第四章 22
(レミルは新しい力を授けてくれると言っていたのに・・・)
穴の周囲を見回したが他の穴は見当たらない、それにこれ以上は人が登っていけるような道もなく目の前には険しい断崖絶壁しかない。
(どうやら、本物の知の腕輪はここには無いみたいだ、まさか偽者が隠されているなんて・・・でも雷の石は手に入ったからハンに戻ろう)
ラミルは雷の石をなくさないように腕輪の入っていた箱に入れ、落とさないように懐に入れると腕輪は諦めてハンに戻って本を見直した。

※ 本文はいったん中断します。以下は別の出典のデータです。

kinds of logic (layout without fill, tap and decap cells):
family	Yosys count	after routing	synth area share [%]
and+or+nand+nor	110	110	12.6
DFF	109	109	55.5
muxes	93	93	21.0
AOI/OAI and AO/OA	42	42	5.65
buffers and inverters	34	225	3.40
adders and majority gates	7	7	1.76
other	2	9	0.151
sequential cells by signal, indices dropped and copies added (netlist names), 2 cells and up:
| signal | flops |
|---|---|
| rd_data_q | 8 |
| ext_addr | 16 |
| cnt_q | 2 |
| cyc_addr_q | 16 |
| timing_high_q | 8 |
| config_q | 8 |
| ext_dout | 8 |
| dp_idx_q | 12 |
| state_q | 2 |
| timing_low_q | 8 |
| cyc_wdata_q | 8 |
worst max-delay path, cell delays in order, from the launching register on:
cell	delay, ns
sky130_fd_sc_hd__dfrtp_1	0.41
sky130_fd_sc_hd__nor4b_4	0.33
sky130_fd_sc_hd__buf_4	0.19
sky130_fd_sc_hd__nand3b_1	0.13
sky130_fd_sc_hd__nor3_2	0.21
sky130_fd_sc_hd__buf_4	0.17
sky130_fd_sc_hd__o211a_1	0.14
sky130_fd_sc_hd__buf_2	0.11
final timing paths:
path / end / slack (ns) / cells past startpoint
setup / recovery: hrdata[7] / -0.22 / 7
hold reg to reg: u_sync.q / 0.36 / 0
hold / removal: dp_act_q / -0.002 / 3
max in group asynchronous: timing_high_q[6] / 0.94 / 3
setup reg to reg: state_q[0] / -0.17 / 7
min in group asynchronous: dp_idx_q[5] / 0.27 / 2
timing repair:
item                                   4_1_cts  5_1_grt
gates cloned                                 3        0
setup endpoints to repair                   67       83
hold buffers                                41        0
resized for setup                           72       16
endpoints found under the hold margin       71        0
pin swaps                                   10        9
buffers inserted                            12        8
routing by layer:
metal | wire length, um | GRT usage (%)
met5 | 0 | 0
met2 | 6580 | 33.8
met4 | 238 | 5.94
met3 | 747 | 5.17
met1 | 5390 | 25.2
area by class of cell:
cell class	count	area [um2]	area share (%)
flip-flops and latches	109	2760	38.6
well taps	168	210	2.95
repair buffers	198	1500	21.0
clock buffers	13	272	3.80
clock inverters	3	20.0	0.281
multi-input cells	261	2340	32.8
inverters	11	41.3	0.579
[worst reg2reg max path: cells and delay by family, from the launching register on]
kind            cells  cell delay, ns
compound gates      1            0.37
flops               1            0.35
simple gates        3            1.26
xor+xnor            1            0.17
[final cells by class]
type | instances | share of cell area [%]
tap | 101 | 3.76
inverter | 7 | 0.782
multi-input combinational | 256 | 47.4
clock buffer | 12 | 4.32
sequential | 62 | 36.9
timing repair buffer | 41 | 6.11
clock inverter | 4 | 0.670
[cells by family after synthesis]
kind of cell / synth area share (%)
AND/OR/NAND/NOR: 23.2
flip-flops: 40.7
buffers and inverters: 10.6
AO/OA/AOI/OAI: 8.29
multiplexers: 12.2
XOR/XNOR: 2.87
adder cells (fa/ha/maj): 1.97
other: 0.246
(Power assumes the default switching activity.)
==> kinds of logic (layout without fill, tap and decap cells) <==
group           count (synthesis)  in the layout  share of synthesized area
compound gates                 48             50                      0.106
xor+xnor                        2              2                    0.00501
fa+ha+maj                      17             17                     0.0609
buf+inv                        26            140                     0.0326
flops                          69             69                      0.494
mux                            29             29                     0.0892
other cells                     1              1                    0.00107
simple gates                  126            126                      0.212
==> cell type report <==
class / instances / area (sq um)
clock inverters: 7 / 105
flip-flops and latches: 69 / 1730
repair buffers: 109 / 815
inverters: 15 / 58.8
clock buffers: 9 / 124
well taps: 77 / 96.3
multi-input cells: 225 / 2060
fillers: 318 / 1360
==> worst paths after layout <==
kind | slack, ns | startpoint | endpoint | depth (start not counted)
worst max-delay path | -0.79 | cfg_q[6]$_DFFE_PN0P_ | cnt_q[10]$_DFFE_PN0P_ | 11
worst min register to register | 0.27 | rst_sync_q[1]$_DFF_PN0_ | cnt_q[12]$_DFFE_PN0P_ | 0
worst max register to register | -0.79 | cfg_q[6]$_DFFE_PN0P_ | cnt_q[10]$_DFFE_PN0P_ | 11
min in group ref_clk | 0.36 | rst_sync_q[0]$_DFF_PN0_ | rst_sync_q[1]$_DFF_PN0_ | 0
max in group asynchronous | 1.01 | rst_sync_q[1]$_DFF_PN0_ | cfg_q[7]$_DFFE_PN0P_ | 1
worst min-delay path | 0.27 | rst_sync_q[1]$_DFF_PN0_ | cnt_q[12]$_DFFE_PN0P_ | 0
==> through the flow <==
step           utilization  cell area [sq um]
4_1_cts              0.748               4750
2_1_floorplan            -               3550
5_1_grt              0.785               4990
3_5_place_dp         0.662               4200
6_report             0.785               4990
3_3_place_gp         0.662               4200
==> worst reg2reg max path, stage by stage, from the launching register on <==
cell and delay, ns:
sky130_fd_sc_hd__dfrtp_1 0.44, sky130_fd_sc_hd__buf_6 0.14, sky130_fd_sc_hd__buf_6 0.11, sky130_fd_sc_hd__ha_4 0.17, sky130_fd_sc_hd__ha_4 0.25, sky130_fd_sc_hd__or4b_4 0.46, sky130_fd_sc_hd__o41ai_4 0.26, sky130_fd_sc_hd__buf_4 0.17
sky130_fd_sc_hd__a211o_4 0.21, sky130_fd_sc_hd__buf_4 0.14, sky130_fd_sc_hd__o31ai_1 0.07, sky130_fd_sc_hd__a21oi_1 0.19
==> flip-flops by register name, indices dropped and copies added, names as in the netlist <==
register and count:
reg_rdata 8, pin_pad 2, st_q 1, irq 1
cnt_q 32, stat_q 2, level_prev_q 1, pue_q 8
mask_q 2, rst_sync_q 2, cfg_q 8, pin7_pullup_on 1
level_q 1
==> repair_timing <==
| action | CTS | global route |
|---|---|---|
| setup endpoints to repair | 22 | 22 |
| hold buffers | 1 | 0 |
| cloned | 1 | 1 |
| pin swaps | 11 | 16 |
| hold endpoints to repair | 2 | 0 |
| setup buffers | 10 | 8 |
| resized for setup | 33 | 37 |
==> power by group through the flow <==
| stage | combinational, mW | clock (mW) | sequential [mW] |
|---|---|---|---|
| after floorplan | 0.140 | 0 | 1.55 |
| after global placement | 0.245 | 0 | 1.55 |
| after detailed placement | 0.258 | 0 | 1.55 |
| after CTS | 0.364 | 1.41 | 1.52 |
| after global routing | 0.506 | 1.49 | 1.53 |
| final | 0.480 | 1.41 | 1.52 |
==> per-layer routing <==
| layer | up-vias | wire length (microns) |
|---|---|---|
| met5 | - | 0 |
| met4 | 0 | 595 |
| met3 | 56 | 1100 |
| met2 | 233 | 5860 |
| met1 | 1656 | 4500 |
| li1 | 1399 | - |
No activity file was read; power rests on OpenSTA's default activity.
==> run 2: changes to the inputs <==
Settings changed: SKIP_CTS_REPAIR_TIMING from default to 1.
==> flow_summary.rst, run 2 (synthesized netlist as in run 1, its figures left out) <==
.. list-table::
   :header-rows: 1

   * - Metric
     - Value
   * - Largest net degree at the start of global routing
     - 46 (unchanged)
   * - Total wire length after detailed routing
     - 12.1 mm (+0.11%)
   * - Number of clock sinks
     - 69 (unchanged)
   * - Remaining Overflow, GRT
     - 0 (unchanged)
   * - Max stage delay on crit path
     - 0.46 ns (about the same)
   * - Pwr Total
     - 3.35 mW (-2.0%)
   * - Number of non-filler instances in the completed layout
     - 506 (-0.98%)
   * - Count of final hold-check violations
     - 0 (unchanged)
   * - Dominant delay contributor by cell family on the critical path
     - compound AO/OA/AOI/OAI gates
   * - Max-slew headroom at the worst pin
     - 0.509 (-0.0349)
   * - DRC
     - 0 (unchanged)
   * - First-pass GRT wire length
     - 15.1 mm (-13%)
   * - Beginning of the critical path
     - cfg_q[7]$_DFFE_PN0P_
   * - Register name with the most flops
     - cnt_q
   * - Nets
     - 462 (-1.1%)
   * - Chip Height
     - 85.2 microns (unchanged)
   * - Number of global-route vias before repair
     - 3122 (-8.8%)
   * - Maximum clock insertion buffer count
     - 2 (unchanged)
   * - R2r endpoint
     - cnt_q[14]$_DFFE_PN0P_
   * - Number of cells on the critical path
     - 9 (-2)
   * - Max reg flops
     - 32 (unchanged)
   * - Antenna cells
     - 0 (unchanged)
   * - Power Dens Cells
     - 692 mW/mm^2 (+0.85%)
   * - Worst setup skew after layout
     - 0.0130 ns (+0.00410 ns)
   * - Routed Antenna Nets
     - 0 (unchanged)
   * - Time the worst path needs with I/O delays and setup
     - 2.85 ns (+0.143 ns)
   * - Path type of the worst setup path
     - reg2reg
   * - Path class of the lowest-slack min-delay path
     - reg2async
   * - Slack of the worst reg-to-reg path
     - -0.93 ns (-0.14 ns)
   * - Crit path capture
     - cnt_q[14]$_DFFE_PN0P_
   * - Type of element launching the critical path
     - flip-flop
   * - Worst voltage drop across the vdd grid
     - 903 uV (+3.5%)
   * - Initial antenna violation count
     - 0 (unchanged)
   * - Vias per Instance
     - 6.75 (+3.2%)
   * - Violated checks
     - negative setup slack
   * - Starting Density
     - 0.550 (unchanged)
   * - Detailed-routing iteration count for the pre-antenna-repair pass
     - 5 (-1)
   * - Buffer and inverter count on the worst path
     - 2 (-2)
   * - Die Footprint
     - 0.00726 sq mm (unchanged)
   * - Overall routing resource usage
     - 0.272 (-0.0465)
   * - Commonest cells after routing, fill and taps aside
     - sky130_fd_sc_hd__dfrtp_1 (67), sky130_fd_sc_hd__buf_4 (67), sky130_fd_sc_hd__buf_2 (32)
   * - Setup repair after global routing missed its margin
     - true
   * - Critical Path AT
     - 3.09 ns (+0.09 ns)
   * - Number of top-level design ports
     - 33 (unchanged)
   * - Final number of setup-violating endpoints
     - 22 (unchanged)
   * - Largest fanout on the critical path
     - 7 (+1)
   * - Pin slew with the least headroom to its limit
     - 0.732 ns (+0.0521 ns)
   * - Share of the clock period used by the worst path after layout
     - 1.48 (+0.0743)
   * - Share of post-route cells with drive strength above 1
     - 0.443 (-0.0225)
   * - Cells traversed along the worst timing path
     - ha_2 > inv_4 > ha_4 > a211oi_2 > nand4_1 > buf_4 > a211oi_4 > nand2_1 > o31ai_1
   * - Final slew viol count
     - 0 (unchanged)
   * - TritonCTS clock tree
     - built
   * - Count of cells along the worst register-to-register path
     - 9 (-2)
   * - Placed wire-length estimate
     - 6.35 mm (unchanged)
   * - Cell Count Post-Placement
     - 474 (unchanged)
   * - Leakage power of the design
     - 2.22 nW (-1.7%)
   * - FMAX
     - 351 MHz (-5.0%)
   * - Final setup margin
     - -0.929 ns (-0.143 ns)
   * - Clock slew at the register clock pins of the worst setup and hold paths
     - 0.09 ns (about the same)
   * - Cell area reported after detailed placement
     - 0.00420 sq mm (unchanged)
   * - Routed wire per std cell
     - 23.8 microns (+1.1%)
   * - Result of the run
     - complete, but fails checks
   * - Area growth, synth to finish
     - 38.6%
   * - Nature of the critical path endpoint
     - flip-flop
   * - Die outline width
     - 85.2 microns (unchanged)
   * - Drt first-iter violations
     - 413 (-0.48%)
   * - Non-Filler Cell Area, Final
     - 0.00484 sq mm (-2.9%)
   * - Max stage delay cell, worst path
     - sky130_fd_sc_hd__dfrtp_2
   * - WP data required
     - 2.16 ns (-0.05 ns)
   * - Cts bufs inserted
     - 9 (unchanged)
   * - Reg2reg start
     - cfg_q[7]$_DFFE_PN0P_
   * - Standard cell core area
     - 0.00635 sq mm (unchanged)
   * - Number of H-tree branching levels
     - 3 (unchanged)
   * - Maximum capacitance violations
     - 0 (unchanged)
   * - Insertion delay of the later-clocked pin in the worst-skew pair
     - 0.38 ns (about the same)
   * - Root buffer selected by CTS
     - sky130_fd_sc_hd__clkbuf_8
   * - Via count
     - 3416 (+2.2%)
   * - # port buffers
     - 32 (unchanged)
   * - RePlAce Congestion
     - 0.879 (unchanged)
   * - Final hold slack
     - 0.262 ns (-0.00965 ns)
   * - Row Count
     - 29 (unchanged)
**src/dsu_pkg.sv**
```systemverilog
package dsu_pkg;

  // ----------------------------------------------------------------
  // Clock and timing
  // ----------------------------------------------------------------
  localparam int CLK_NS = 40;
  // Nominal width of an external update pulse on a free bus line
  localparam int PULSE_NOMINAL_NS = 1000;
  // Least time a line must stay high before it counts as a pulse
  localparam int PULSE_QUAL_NS = 500;
  localparam int PULSE_QUAL_CYC = (PULSE_QUAL_NS + CLK_NS - 1) / CLK_NS;
  localparam int QCNT_W = 5;
  localparam logic [QCNT_W-1:0] QUAL_LAST = QCNT_W'(PULSE_QUAL_CYC - 1);
  localparam logic [QCNT_W-1:0] QCNT_ZERO = 5'h00;
  localparam logic [QCNT_W-1:0] QCNT_ONE = 5'h01;

  // ----------------------------------------------------------------
  // Command codes
  // ----------------------------------------------------------------
  localparam logic [4:0] FN_ANGLE_WRITE = 5'h10;
  localparam logic [4:0] FN_MODE_WRITE = 5'h11;
  localparam logic [4:0] FN_EXECUTE = 5'h19;
  localparam logic [3:0] SUB_LOW = 4'h0;
  localparam logic [3:0] SUB_HIGH = 4'h1;

  // ----------------------------------------------------------------
  // Dataway write-line field positions (index k holds line k+1)
  // ----------------------------------------------------------------
  localparam int W_WIDTH = 24;
  localparam int ANGLE_W = 16;
  localparam int BYTE_W = 8;
  localparam int CH1_MSB = 23;
  localparam int CH1_LSB = 8;
  localparam int CH2H_MSB = 7;
  localparam int CH2H_LSB = 0;
  localparam int CH2L_MSB = 23;
  localparam int CH2L_LSB = 16;
  localparam int CH3_MSB = 15;
  localparam int CH3_LSB = 0;
  localparam int MODE_MSB = 2;
  localparam int MODE_LSB = 0;

  // ----------------------------------------------------------------
  // Transfer modes and reset values
  // ----------------------------------------------------------------
  localparam logic [2:0] MODE_EITHER = 3'h4;
  localparam logic [2:0] MODE_P2 = 3'h5;
  localparam logic [2:0] MODE_P1 = 3'h6;
  localparam logic [2:0] MODE_P2_THEN_P1 = 3'h7;
  localparam logic [2:0] MODE_RESET = 3'h7;
  localparam logic [15:0] ANGLE_RESET = 16'h0000;

  // ----------------------------------------------------------------
  // Carriers
  // ----------------------------------------------------------------
  typedef struct packed {
    logic n;
    logic s1;
    logic s2;
    logic z;
    logic [4:0] f;
    logic [3:0] a;
  } dsu_ctl_t;

  localparam int CTL_W = 13;

  typedef struct packed {
    logic [15:0] ch3;
    logic [15:0] ch2;
    logic [15:0] ch1;
  } dsu_angles_t;

  typedef enum logic [1:0] {
    CYC_IDLE = 2'b00,
    CYC_ADDR = 2'b01,
    CYC_STROBE = 2'b10,
    CYC_HOLD = 2'b11
  } dsu_cyc_t;

  typedef enum logic {
    SEQ_WAIT_P2 = 1'b0,
    SEQ_ARMED = 1'b1
  } dsu_seq_t;

endpackage

```
**src/dsu_sync.sv**
```systemverilog
module dsu_sync
  import dsu_pkg::*;
#(
  parameter int WIDTH = 1
) (
  // Clock and reset
  input wire logic mclk_in,
  input wire logic sys_rst_in,
  // Raw pins
  input wire logic [WIDTH-1:0] d_in,
  // Filtered level
  output logic [WIDTH-1:0] q_out
);

  logic [WIDTH-1:0] stage1;
  logic [WIDTH-1:0] stage2;
  logic [WIDTH-1:0] stage3;
  logic [WIDTH-1:0] agree;
  logic [WIDTH-1:0] next_q;

  // A bit only moves once the last two stages agree, which hides
  // a single-cycle disagreement while a pin is still settling
  assign agree = ~(stage2 ^ stage3);
  assign next_q = (agree & stage3) | (~agree & q_out);

  always_ff @(posedge mclk_in or posedge sys_rst_in) begin
    if (sys_rst_in) begin
      stage1 <= '0;
      stage2 <= '0;
      stage3 <= '0;
      q_out <= '0;
    end else begin
      stage1 <= d_in;
      stage2 <= stage1;
      stage3 <= stage2;
      q_out <= next_q;
    end
  end

endmodule

```
**src/dsu_chan.sv**
```systemverilog
module dsu_chan
  import dsu_pkg::*;
(
  // Clock and reset
  input wire logic mclk_in,
  input wire logic sys_rst_in,
  // Staging loads
  input wire logic hi_we_in,
  input wire logic [BYTE_W-1:0] hi_in,
  input wire logic lo_we_in,
  input wire logic [BYTE_W-1:0] lo_in,
  // Update
  input wire logic xfer_in,
  // Holding value for the converter
  output logic [ANGLE_W-1:0] angle_out
);

  logic [ANGLE_W-1:0] staging;
  logic [BYTE_W-1:0] next_hi;
  logic [BYTE_W-1:0] next_lo;

  // Untouched bytes keep their contents
  assign next_hi = hi_we_in ? hi_in : staging[ANGLE_W-1:BYTE_W];
  assign next_lo = lo_we_in ? lo_in : staging[BYTE_W-1:0];

  always_ff @(posedge mclk_in or posedge sys_rst_in) begin
    if (sys_rst_in) begin
      staging <= ANGLE_RESET;
    end else begin
      staging <= {next_hi, next_lo};
    end
  end

  // Holding moves only on an update; the old staging value is taken
  always_ff @(posedge mclk_in or posedge sys_rst_in) begin
    if (sys_rst_in) begin
      angle_out <= ANGLE_RESET;
    end else if (xfer_in) begin
      angle_out <= staging;
    end
  end

endmodule

```
**src/dsu_top.sv**
```systemverilog
module dsu_top
  import dsu_pkg::*;
(
  // Clock and reset
  input wire logic mclk_in,
  input wire logic sys_rst_in,
  // Dataway command and strobes
  input wire dsu_ctl_t ctl_in,
  // Dataway write lines, index k is line k+1
  input wire logic [W_WIDTH-1:0] w_in,
  // Free bus update lines
  input wire logic p1_in,
  input wire logic p2_in,
  // Dataway responses
  output logic q_out,
  output logic x_out,
  // Converter side
  output dsu_angles_t angles_out,
  output logic xfer_out,
  // Status
  output logic [2:0] mode_out,
  output logic armed_out
);

  // ----------------------------------------------------------------
  // Pin synchronisers
  // ----------------------------------------------------------------
  logic [CTL_W-1:0] ctl_sync;
  logic [W_WIDTH-1:0] w_sync;
  logic [1:0] pline_sync;
  dsu_ctl_t ctl;

  dsu_sync #(
    .WIDTH(CTL_W)
  ) u_ctl_sync (
    .mclk_in(mclk_in),
    .sys_rst_in(sys_rst_in),
    .d_in(ctl_in),
    .q_out(ctl_sync)
  );

  dsu_sync #(
    .WIDTH(W_WIDTH)
  ) u_w_sync (
    .mclk_in(mclk_in),
    .sys_rst_in(sys_rst_in),
    .d_in(w_in),
    .q_out(w_sync)
  );

  dsu_sync #(
    .WIDTH(2)
  ) u_pline_sync (
    .mclk_in(mclk_in),
    .sys_rst_in(sys_rst_in),
    .d_in({p2_in, p1_in}),
    .q_out(pline_sync)
  );

  assign ctl = dsu_ctl_t'(ctl_sync);

  // ----------------------------------------------------------------
  // Command decode
  // ----------------------------------------------------------------
  wire cmd_angle_low = (ctl.f == FN_ANGLE_WRITE) && (ctl.a == SUB_LOW);
  wire cmd_angle_high = (ctl.f == FN_ANGLE_WRITE) && (ctl.a == SUB_HIGH);
  wire cmd_mode = (ctl.f == FN_MODE_WRITE) && (ctl.a == SUB_LOW);
  wire cmd_exec = (ctl.f == FN_EXECUTE) && (ctl.a == SUB_LOW);
  wire cmd_valid = cmd_angle_low | cmd_angle_high | cmd_mode | cmd_exec;

  // ----------------------------------------------------------------
  // Dataway cycle tracking
  // ----------------------------------------------------------------
  // One action per addressed cycle: a strobe that bounces or a long N
  // must not repeat a write or a transfer
  dsu_cyc_t cyc;
  dsu_cyc_t next_cyc;
  logic s2_prev;
  wire go;
  wire init_go;

  assign go = (cyc == CYC_ADDR) & ctl.n & ctl.s1;
  // Initialize is unaddressed and acts at the second strobe
  assign init_go = ctl.z & ctl.s2 & ~s2_prev;

  always_comb begin
    next_cyc = cyc;
    case (cyc)
      CYC_IDLE: begin
        if (ctl.n) begin
          next_cyc = CYC_ADDR;
        end
      end
      CYC_ADDR: begin
        if (!ctl.n) begin
          next_cyc = CYC_IDLE;
        end else if (ctl.s1) begin
          next_cyc = CYC_STROBE;
        end
      end
      CYC_STROBE: begin
        if (!ctl.n) begin
          next_cyc = CYC_IDLE;
        end else if (!ctl.s1) begin
          next_cyc = CYC_HOLD;
        end
      end
      CYC_HOLD: begin
        if (!ctl.n) begin
          next_cyc = CYC_IDLE;
        end
      end
      default: begin
        next_cyc = CYC_IDLE;
      end
    endcase
  end

  always_ff @(posedge mclk_in or posedge sys_rst_in) begin
    if (sys_rst_in) begin
      cyc <= CYC_IDLE;
      s2_prev <= 1'b0;
    end else begin
      cyc <= next_cyc;
      s2_prev <= ctl.s2;
    end
  end

  // ----------------------------------------------------------------
  // Responses
  // ----------------------------------------------------------------
  // Both answers follow N, so an unaddressed or unknown command
  // leaves the response lines quiet
  wire next_q = ctl.n & cmd_valid;

  always_ff @(posedge mclk_in or posedge sys_rst_in) begin
    if (sys_rst_in) begin
      q_out <= 1'b0;
      x_out <= 1'b0;
    end else begin
      q_out <= next_q;
      x_out <= next_q;
    end
  end

  // ----------------------------------------------------------------
  // Transfer mode register
  // ----------------------------------------------------------------
  logic [2:0] mode;
  wire mode_we;

  assign mode_we = go & cmd_mode;

  always_ff @(posedge mclk_in or posedge sys_rst_in) begin
    if (sys_rst_in) begin
      mode <= MODE_RESET;
    end else if (init_go) begin
      mode <= MODE_RESET;
    end else if (mode_we) begin
      mode <= w_sync[MODE_MSB:MODE_LSB];
    end
  end

  // ----------------------------------------------------------------
  // Update pulse qualification
  // ----------------------------------------------------------------
  // A line must stay high for half the nominal width before it counts,
  // so short noise on the free bus lines does not update the outputs;
  // each pulse fires once however long it lasts
  logic [QCNT_W-1:0] pcnt [2];
  logic [1:0] pfire;

  for (genvar gi = 0; gi < 2; gi++) begin : g_pq
    assign pfire[gi] = pline_sync[gi] & (pcnt[gi] == QUAL_LAST);
    always_ff @(posedge mclk_in or posedge sys_rst_in) begin
      if (sys_rst_in) begin
        pcnt[gi] <= QCNT_ZERO;
      end else if (!pline_sync[gi]) begin
        pcnt[gi] <= QCNT_ZERO;
      end else if (pcnt[gi] != QUAL_LAST + QCNT_ONE) begin
        pcnt[gi] <= pcnt[gi] + QCNT_ONE;
      end
    end
  end

  wire p1_hit = pfire[0];
  wire p2_hit = pfire[1];

  // ----------------------------------------------------------------
  // Mode selection of the external update
  // ----------------------------------------------------------------
  wire seq_fire;
  wire xfer_ext;
  wire xfer;
  wire seq_new7 = init_go | (w_sync[MODE_MSB:MODE_LSB] == MODE_P2_THEN_P1);

  // Modes 0 to 3 match none of these and leave the lines without effect
  wire mode_either = (mode == MODE_EITHER);
  wire mode_p2 = (mode == MODE_P2);
  wire mode_p1 = (mode == MODE_P1);
  wire mode_seq = (mode == MODE_P2_THEN_P1);

  // ----------------------------------------------------------------
  // Two-pulse sequence for mode 7
  // ----------------------------------------------------------------
  dsu_seq_t seq;
  dsu_seq_t next_seq;

  assign seq_fire = mode_seq & (seq == SEQ_ARMED) & p1_hit;

  // A fresh P2 in the same cycle as the firing P1 re-arms, so that
  // pulse is not lost
  always_comb begin
    next_seq = seq;
    case (seq)
      SEQ_WAIT_P2: begin
        if (mode_seq && p2_hit) begin
          next_seq = SEQ_ARMED;
        end
      end
      SEQ_ARMED: begin
        if (!mode_seq) begin
          next_seq = SEQ_WAIT_P2;
        end else if (p1_hit && !p2_hit) begin
          next_seq = SEQ_WAIT_P2;
        end
      end
      default: begin
        next_seq = SEQ_WAIT_P2;
      end
    endcase
    // A mode write or initialize starts the sequence afresh, yet a P2
    // firing in that cycle still arms a new mode 7: the set wins
    if (init_go || mode_we) begin
      next_seq = SEQ_WAIT_P2;
      if (p2_hit && seq_new7) begin
        next_seq = SEQ_ARMED;
      end
    end
  end

  always_ff @(posedge mclk_in or posedge sys_rst_in) begin
    if (sys_rst_in) begin
      seq <= SEQ_WAIT_P2;
    end else begin
      seq <= next_seq;
    end
  end

  assign xfer_ext = (mode_either & (p1_hit | p2_hit))
                  | (mode_p2 & p2_hit)
                  | (mode_p1 & p1_hit)
                  | seq_fire;
  assign xfer = xfer_ext | (go & cmd_exec);

  // ----------------------------------------------------------------
  // Staging and holding registers
  // ----------------------------------------------------------------
  wire wr_low = go & cmd_angle_low;
  wire wr_high = go & cmd_angle_high;

  // Channel 1 takes the top sixteen lines of the low write
  dsu_chan u_ch1 (
    .mclk_in(mclk_in),
    .sys_rst_in(sys_rst_in),
    .hi_we_in(wr_low),
    .hi_in(w_sync[CH1_MSB:CH1_LSB+BYTE_W]),
    .lo_we_in(wr_low),
    .lo_in(w_sync[CH1_LSB+BYTE_W-1:CH1_LSB]),
    .xfer_in(xfer),
    .angle_out(angles_out.ch1)
  );

  // Channel 2 is split across both writes
  dsu_chan u_ch2 (
    .mclk_in(mclk_in),
    .sys_rst_in(sys_rst_in),
    .hi_we_in(wr_low),
    .hi_in(w_sync[CH2H_MSB:CH2H_LSB]),
    .lo_we_in(wr_high),
    .lo_in(w_sync[CH2L_MSB:CH2L_LSB]),
    .xfer_in(xfer),
    .angle_out(angles_out.ch2)
  );

  // Channel 3 takes the bottom sixteen lines of the high write
  dsu_chan u_ch3 (
    .mclk_in(mclk_in),
    .sys_rst_in(sys_rst_in),
    .hi_we_in(wr_high),
    .hi_in(w_sync[CH3_MSB:CH3_LSB+BYTE_W]),
    .lo_we_in(wr_high),
    .lo_in(w_sync[CH3_LSB+BYTE_W-1:CH3_LSB]),
    .xfer_in(xfer),
    .angle_out(angles_out.ch3)
  );

  // ----------------------------------------------------------------
  // Converter strobe and status
  // ----------------------------------------------------------------
  // Angles pass as plain unsigned binary, MSB worth half a turn; the
  // strobe is high in the first cycle the new holding value shows
  always_ff @(posedge mclk_in or posedge sys_rst_in) begin
    if (sys_rst_in) begin
      xfer_out <= 1'b0;
      mode_out <= MODE_RESET;
      armed_out <= 1'b0;
    end else begin
      xfer_out <= xfer;
      mode_out <= mode;
      armed_out <= (next_seq == SEQ_ARMED);
    end
  end

endmodule

```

(雷の石は手に入れたけど、石だけではどうしようもないな)
(なあラミル、もしかしてロムさんに聞いたら何かわかるんじゃないか?)
(確か魔導師って王家の守護神だって言っていたし、特別な呪術を使うみたいだし、もしかしたら雷の石の効果的な使い方を知っているかもしれないね)
ラミルはすぐさまロムの家を訪ねた。
「ロムさん、腕輪と石の関係について何かご存知なら教えていただきたいのですが」
「腕輪と石の組み合わせによって剣にどのような影響を及ぼすのかについては詳しく知りませんが、呪術のことでしたらわかると思います」
祠に行って見つけた知の腕輪が偽者で、雷の石だけを手に入れたことを話した。
「偽者を置いた意味はわかりませんが、砕けてしまったということなら間違いなく偽者のようですね。ところで、腕輪と石は組み合わせによって発揮する力が違うことはご存知ですよね?」
「はい、確かレミルはこの力の腕輪と光の石を使っていたと書かれていました」
「今は力の腕輪と風の石を組み合わせて使っているようですが、力の腕輪は攻撃用の腕輪ですが、風の石は攻撃用の石ではありません。もちろん腕輪との組み合わせで攻撃用として使用することはできますが、本来は呪文用の知の腕輪と組み合わせるのが最も威力を発揮するはずです」
「という事は、この力の腕輪と雷の石の組み合わせるとどうなるのですか?」
「組み合わせによってどのように変わるか詳しくはわかりませんが、知の腕輪と雷の石の場合にはサンデルという呪術が使えるようになるはずです」
「なるほど、力の腕輪と雷の石はやってみないとわからないということか」
「しかし、雷の石は攻撃、呪文の両方に優れているので試してみる価値はあると思いますよ」
「わかりました、さっそく試してみていいですか?」
ラミルは腕輪をはずし、腕輪から風の石を取り出して雷の石を取り付けると腕輪を右腕に着けなおした、今は何も起こらないが、腕輪からはずした風の石を腕輪の入っていた箱に入れた。
「ロムさん、疲れているのにいろいろありがとうございました」
「いいえ、魔導師としてお役に立てれば光栄です、必ずや悪魔を倒してくださいね」
「はい、必ず倒してみせます、本当にありがとうございました」
その時、外で大きな音がした。
「あなた方は何者ですか」
サーの大きな叫び声が聞こえた。
「ロムさん、あなたは外に出ないで」
そう言ってラミルは剣を取って飛び出した。